The International Roadcheck is an annual inspection spree that the Commercial Vehicle Safety Alliance conducts across North America, and its purpose is to ensure that commercial truck drivers and bus drivers comply with safety regulations. Truckers in California should know that this year’s roadcheck will take place during the 72-hour period from June 5 to June 7.
In last year’s event, an average of 15 trucks and buses were stopped and inspected every minute across the continent. Inspectors conducted over 63,000 inspections in 2017 and issued 15,000 out-of-service orders for both vehicle-related violations (12,000 orders) and driver negligence (3,000 orders). Among the top issues then were brake compliance issues and hours-of-service violations.
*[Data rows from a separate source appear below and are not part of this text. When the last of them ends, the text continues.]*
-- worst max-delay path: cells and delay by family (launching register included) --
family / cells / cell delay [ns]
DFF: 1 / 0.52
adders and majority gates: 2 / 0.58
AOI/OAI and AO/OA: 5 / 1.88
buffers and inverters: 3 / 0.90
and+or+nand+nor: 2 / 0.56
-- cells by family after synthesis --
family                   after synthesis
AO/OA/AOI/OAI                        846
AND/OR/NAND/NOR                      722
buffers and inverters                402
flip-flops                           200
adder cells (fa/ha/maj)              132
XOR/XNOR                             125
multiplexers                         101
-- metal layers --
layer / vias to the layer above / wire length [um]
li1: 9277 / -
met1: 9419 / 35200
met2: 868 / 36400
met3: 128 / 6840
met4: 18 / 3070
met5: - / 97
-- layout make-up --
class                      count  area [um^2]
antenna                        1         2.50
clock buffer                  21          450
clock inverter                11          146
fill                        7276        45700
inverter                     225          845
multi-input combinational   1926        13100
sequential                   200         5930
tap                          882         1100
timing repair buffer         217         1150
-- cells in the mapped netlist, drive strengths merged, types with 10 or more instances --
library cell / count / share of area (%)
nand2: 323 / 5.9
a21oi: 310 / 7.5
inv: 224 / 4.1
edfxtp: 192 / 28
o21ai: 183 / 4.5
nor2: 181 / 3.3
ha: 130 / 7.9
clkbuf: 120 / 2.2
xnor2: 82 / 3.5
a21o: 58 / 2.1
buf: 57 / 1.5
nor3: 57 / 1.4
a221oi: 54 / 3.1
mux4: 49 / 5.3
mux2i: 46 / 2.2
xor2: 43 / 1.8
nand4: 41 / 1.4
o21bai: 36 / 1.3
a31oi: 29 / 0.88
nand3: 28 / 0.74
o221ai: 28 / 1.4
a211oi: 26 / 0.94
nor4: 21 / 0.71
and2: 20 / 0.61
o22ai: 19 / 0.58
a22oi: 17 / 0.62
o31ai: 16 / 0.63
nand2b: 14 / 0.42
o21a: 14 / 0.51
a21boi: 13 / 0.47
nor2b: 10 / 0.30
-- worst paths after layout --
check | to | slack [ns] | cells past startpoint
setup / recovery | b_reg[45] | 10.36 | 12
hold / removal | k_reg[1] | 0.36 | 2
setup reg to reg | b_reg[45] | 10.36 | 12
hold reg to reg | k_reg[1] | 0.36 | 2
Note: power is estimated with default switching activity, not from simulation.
[config.mk]
export PLATFORM = sky130hd
export DESIGN_NAME = tkss_ctrl
export DESIGN_NICKNAME = d
export VERILOG_FILES = /design/src/hdl/tkss_pkg.sv /design/src/hdl/tkss_ctrl.sv
export SDC_FILE = /design/constraint.sdc
export NUM_CORES = 1
export LEC_CHECK = 0
export BUFFER_PORTS_ARGS = -buffer_cell sky130_fd_sc_hd__buf_4
export CELL_PAD_IN_SITES_DETAIL_PLACEMENT = 1
export CELL_PAD_IN_SITES_GLOBAL_PLACEMENT = 1
export CORE_UTILIZATION = 35
export DETAILED_ROUTE_END_ITERATION = 16
export HOLD_SLACK_MARGIN = 0.05
export PLACE_DENSITY_LB_ADDON = 0.1
export REMOVE_ABC_BUFFERS = 1
export SYNTH_ARGS = -nofsm -noshare
export SYNTH_HDL_FRONTEND = slang
export SYNTH_SLANG_ARGS = --single-unit
[constraint.sdc]
create_clock -name i_clk -period 2.05 [get_ports i_clk]
set_clock_uncertainty 0.2 [all_clocks]
set_input_delay 0.1025 -clock i_clk [delete_from_list [all_inputs] [get_ports i_clk]]
set_output_delay 0.1025 -clock i_clk [all_outputs]
set_load 0.02 [all_outputs]
<file path="src/rtl/mmfn_pkg.sv">
// Package with shared types and constants for the min-max feature normalize unit.
package mmfn_pkg;

    localparam int DefaultColumns      = 256;
    localparam int DefaultFractionBits = 16;
    localparam int ColumnWidth         = 8;
    localparam int DataWidth           = 32;
    localparam int QueueDepth          = 4;

    localparam logic OP_OBSERVE   = 1'b0;
    localparam logic OP_NORMALIZE = 1'b1;

    typedef struct packed {
        logic [ColumnWidth-1:0] column;
        logic [DataWidth:0] den_mag;
        logic neg;
        logic flat;
    } div_job_t;

    function automatic logic signed [DataWidth-1:0] initial_max(input int fb);
        logic signed [63:0] m;
        begin
            m = -64'sd10000 <<< fb;
            if (m < -64'sd2147483648) begin
                m = -64'sd2147483648;
            end
            initial_max = m[DataWidth-1:0];
        end
    endfunction

endpackage

</file>
<file path="src/rtl/mmfn_queue.sv">
// Short FIFO that decouples the front part from the divider.
module mmfn_queue
    import mmfn_pkg::*;
(
    input  logic                       aclk,
    input  logic                       aresetn,
    input  logic                       wr_valid,
    output logic                       wr_ready,
    input  div_job_t                   wr_job,
    input  logic signed [DataWidth:0]  wr_num,
    output logic                       rd_valid,
    input  logic                       rd_ready,
    output div_job_t                   rd_job,
    output logic signed [DataWidth:0]  rd_num
);
    localparam int AW = $clog2(QueueDepth);

    div_job_t                  job_q [QueueDepth];
    logic signed [DataWidth:0] num_q [QueueDepth];
    logic [AW:0]               count_reg;
    logic [AW-1:0]             wptr_reg;
    logic [AW-1:0]             rptr_reg;
    logic                      push;
    logic                      pop;

    assign wr_ready = count_reg != (AW+1)'(QueueDepth);
    assign rd_valid = count_reg != '0;
    assign push     = wr_valid && wr_ready;
    assign pop      = rd_valid && rd_ready;
    assign rd_job   = job_q[rptr_reg];
    assign rd_num   = num_q[rptr_reg];

    always_ff @(posedge aclk) begin
        if (push) begin
            job_q[wptr_reg] <= wr_job;
            num_q[wptr_reg] <= wr_num;
        end
    end

    always_ff @(posedge aclk) begin
        if (!aresetn) begin
            count_reg <= '0;
            wptr_reg  <= '0;
            rptr_reg  <= '0;
        end else begin
            if (push) begin
                wptr_reg <= wptr_reg + 1'b1;
            end
            if (pop) begin
                rptr_reg <= rptr_reg + 1'b1;
            end
            count_reg <= count_reg + (AW+1)'(push) - (AW+1)'(pop);
        end
    end
endmodule

</file>
==> config.mk <==
export PLATFORM = sky130hd
export DESIGN_NAME = qte_cordic_cell
export DESIGN_NICKNAME = d
export VERILOG_FILES = /design/src/design/qte_pkg.sv /design/src/design/qte_cordic_cell.sv
export SDC_FILE = /design/constraint.sdc
export NUM_CORES = 1
export LEC_CHECK = 0
export ABC_AREA = 1
export BUFFER_PORTS_ARGS = -buffer_cell sky130_fd_sc_hd__buf_4
export CORE_ASPECT_RATIO = 1.2
export CORE_UTILIZATION = 45
export CTS_CLUSTER_DIAMETER = 120
export DETAILED_ROUTE_END_ITERATION = 12
export SLEW_MARGIN = 20
export SYNTH_ARGS = -nofsm -noshare
export SYNTH_HDL_FRONTEND = slang
export SYNTH_SLANG_ARGS = --single-unit
export TNS_END_PERCENT = 50
==> constraint.sdc <==
create_clock -name clock -period 10.45 [get_ports clock]
set_input_delay 0.5225 -clock clock [delete_from_list [all_inputs] [get_ports clock]]
set_output_delay 0.5225 -clock clock [all_outputs]
set_load 0.01 [all_outputs]
==> src/design/qte_pkg.sv <==
package qte_pkg;

   localparam int CORDIC_STEPS = 16;
   localparam int TABLE_LEN    = 24;
   localparam int CORDIC_CELLS = (CORDIC_STEPS < TABLE_LEN) ? CORDIC_STEPS : TABLE_LEN;
   localparam int SQRT_CELLS   = 29;
   localparam int FRONT_STAGES = 4;
   localparam int VALID_STAGES = FRONT_STAGES + SQRT_CELLS + 1 + CORDIC_CELLS;

   localparam int SW = 35;   // sin/cos terms, Q.28
   localparam int VW = 37;   // cordic x/y
   localparam int ZW = 26;   // angle, degrees Q.16
   localparam int NW = 58;   // square root operands
   localparam int PW = 29;   // pitch sine, non-gimbal range

   localparam logic signed [ZW-1:0] DEG90  = ZW'(90 * 65536);
   localparam logic signed [ZW-1:0] DEG180 = ZW'(180 * 65536);
   localparam logic signed [15:0] PITCH_LIM = 16'sd11520;
   localparam logic signed [15:0] ANGLE_LIM = 16'sd23040;

   typedef struct packed {
      logic signed [VW-1:0] x;
      logic signed [VW-1:0] y;
      logic signed [ZW-1:0] z;
      logic                 done;
   } cordic_type;

   typedef struct packed {
      logic [NW-1:0] n;
      logic [NW-1:0] r;
   } sqrt_type;

   typedef struct packed {
      logic signed [SW-1:0] sin_y;
      logic signed [SW-1:0] cos_y;
      logic signed [SW-1:0] sin_r;
      logic signed [SW-1:0] cos_r;
      logic signed [PW-1:0] sin_p;
      logic                 gimbal;
      logic                 gsign;
   } side_type;

   function automatic logic signed [ZW-1:0] atan_deg(input logic [4:0] i);
      logic signed [ZW-1:0] a;
      unique case (i)
         5'd0:  a = ZW'(2949120);
         5'd1:  a = ZW'(1740967);
         5'd2:  a = ZW'(919879);
         5'd3:  a = ZW'(466945);
         5'd4:  a = ZW'(234379);
         5'd5:  a = ZW'(117304);
         5'd6:  a = ZW'(58666);
         5'd7:  a = ZW'(29335);
         5'd8:  a = ZW'(14668);
         5'd9:  a = ZW'(7334);
         5'd10: a = ZW'(3667);
         5'd11: a = ZW'(1833);
         5'd12: a = ZW'(917);
         5'd13: a = ZW'(458);
         5'd14: a = ZW'(229);
         5'd15: a = ZW'(115);
         5'd16: a = ZW'(57);
         5'd17: a = ZW'(29);
         5'd18: a = ZW'(14);
         5'd19: a = ZW'(7);
         5'd20: a = ZW'(4);
         5'd21: a = ZW'(2);
         5'd22: a = ZW'(1);
         default: a = '0;
      endcase
      return a;
   endfunction

   // axis cases resolve here; left half-plane turned by 180
   function automatic cordic_type cordic_prep(input logic signed [VW-1:0] y,
                                              input logic signed [VW-1:0] x);
      cordic_type c;
      c.x = x;
      c.y = y;
      c.z = '0;
      c.done = 1'b0;
      if (y == '0) begin
         c.done = 1'b1;
         c.z = (x < 0) ? DEG180 : '0;
      end else if (x == '0) begin
         c.done = 1'b1;
         c.z = (y > 0) ? DEG90 : -DEG90;
      end else if (x < 0) begin
         c.z = (y >= 0) ? DEG180 : -DEG180;
         c.x = -x;
         c.y = -y;
      end
      return c;
   endfunction

   function automatic logic signed [15:0] to_q97(input logic signed [ZW-1:0] z,
                                                 input logic signed [15:0] lim);
      logic signed [ZW:0]   t;
      logic signed [ZW-9:0] r;
      logic signed [ZW-9:0] l;
      t = (ZW+1)'(z) + (ZW+1)'(256);
      r = (ZW-8)'(t >>> 9);
      l = (ZW-8)'(lim);
      if (r > l) r = l;
      if (r < -l) r = -l;
      return 16'(r);
   endfunction

endpackage

==> src/design/qte_cordic_cell.sv <==
module qte_cordic_cell (
   input  logic                clock,
   input  logic                en,
   input  logic [4:0]          idx,
   input  qte_pkg::cordic_type c_in,
   output qte_pkg::cordic_type c_ff
);

   logic signed [qte_pkg::VW-1:0] xs;
   logic signed [qte_pkg::VW-1:0] ys;
   qte_pkg::cordic_type           c_in_nx;

   always_comb begin
      xs = c_in.x >>> idx;
      ys = c_in.y >>> idx;
      c_in_nx = c_in;
      if (!c_in.done) begin
         if (c_in.y >= 0) begin
            c_in_nx.x = c_in.x + ys;
            c_in_nx.y = c_in.y - xs;
            c_in_nx.z = c_in.z + qte_pkg::atan_deg(idx);
         end else begin
            c_in_nx.x = c_in.x - ys;
            c_in_nx.y = c_in.y + xs;
            c_in_nx.z = c_in.z - qte_pkg::atan_deg(idx);
         end
      end
   end

   always_ff @(posedge clock) begin
      if (en) c_ff <= c_in_nx;
   end

endmodule

==> run_results.csv <==
group,metric,value,unit
global_routing,grt_pass1_vias,18700,
place,gp_congestion,1.02,
die,die_y,214,µm
route,drtIter0Drc,1694,
layout,layout-drive-gt1-share,12.4,%
route,antenna_left,0,
yosys,synthTopCellsByArea,"nand2_1 (22%), edfxtp_1 (18%), nand3_1 (13%)",
global_routing,grt_antenna_before_repair,0,
yosys,ys_warn_count,0,
clocking,cts_tree,"yes",
timing,max-slew-margin-rel,35.5,%
die,ios,209,
clocking,post_cts_buffers,0,
yosys,ys_types,54,
yosys,syn_area_per_cell,5.83,µm²
clocking,cts_resized,0,
place,dpl.hpwl,56200,µm
layout,largest_register,"c_ff",
power,p_total,2350,µW
die,die_w,179,µm
timing,max_freq,147,MHz
die,fp.coreArea,36900,µm²
worst_setup_path,path_class,"in -> reg",
yosys,async_flop_share,0,%
layout,nNetsFinal,3226,
yosys,synth_edf_count,101,
timing,setup-tns-final,0,ps
power,p_switching,1140,µW
layout,multiInputGateArea,12200,µm²
layout,largest_reg_flops,101,
yosys,netlist_instances,2888,
timing,tightest_slew,966,ps
timing,hold_violations,0,
place,portBuffers,208,
outcome,run_status,"completed",
power,pwr-share-seq,23.3,%
hold_path,hp-class,"in -> reg",
die,start_util,45.7,%
global_routing,grt_max_degree,90,
clocking,cts.sinks,101,
worst_setup_path,max_stage_delay,730,ps
layout,area_growth,11.8,%
route,postRouteWirelength,69500,µm
timing,period_share,64.9,%
flow_run,drv_cap,0,
clocking,cts_buffer_depth,2,
power,p_int,1210,µW
global_routing,grt_overflow,0,
timing,min_period,6790,ps
timing,rsz0062_at_grt,"no",
power,irDropWorstVdd,0.0871,mV
yosys,yosys.area.top_type,"nand2_1",
timing,maxSlewViolCount,0,
worst_setup_path,cp_common_cell,"nand2_1",
yosys,synth_commonest_cells,"nand2_1 (995), nand3_1 (427), inv_1 (246), nor2_1 (228), a21oi_1 (147)",
layout,fin_util,51.1,%
yosys,ys.flop_type,"edfxtp_1",
route,wl_per_cell,19.9,µm
yosys,yosysSeqAreaShare,18.0,%
worst_setup_path,crit_path_start_kind,"primary input",
worst_setup_path,cpMaxStageDelayCell,"clkinv_2",
die,floorplan.rows,77,
yosys,synth_most_common_cell,"nand2_1",
yosys,synth.top_cell.area_share,22.2,%
route,via_count,20000,
layout,seq_area,3030,µm²
power,switching_share,48.6,%
worst_setup_path,required,10600,ps
yosys,yosys_register_bits,101,
power,p_per_area,125,nW/µm²
layout,n_antenna_cell,0,
global_routing,track_usage,36.1,%
global_routing,grt_pass1_wl,105000,µm
route,first_pass_iters,11,
power,p_leak,0.00937,µW
layout,fillers,3967,
worst_setup_path,worstPathMaxFanout,69,
worst_setup_path,cp_data_arrival_time,6940,ps
clocking,htreeDepth,3,
route,vias_per_cell,5.74,
power,pwr-share-clk,16.2,%
die,dieArea,38200,µm²
clocking,holdBufCountCts,0,
yosys,synth_area,16900,µm²
worst_setup_path,end_kind,"register",
clocking,cts-root-buf,"clkbuf_16",
yosys,syn_nets,3104,
power,combPwrFrac,60.4,%
layout,reg_top3,"c_ff: 101 flops",
clocking,path_clk_slew,80,ps
timing,setup_viol,0,
route,drc_errors,0,
clocking,cts_buffers,9,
Hours-of-service violations are the main focus of 2018’s International Roadcheck. The electronic logging device mandate that was instituted by the U.S. DoT back in December 2018, while not changing hours-of-service regulations, has put a spotlight on them. It is by now well known that ELDs, unlike paper logs, will prevent truckers from falsifying their duty hours. The devices allow inspectors to more easily spot violations in this area.
Inspectors will be conducting Level I inspections. These encompass both driver- and vehicle-related violations and are considered the most thorough inspection possible.
Truckers often exceed the regulated number of service hours per day in order to meet deadlines. This increases their risk for drowsy driving: a negligent act that can cause them to crash. Victims of tractor-trailer accidents who were injured through no fault of their own could file a claim against the responsible driver’s trucking company; this, however, may require the assistance of a lawyer.
Accident lawyers may assess the claim, ensure that there was no contributory negligence, and hire investigators to gather evidence against the defendant. They might negotiate for a settlement covering vehicle damage, medical bills, and so on, litigating as a last resort.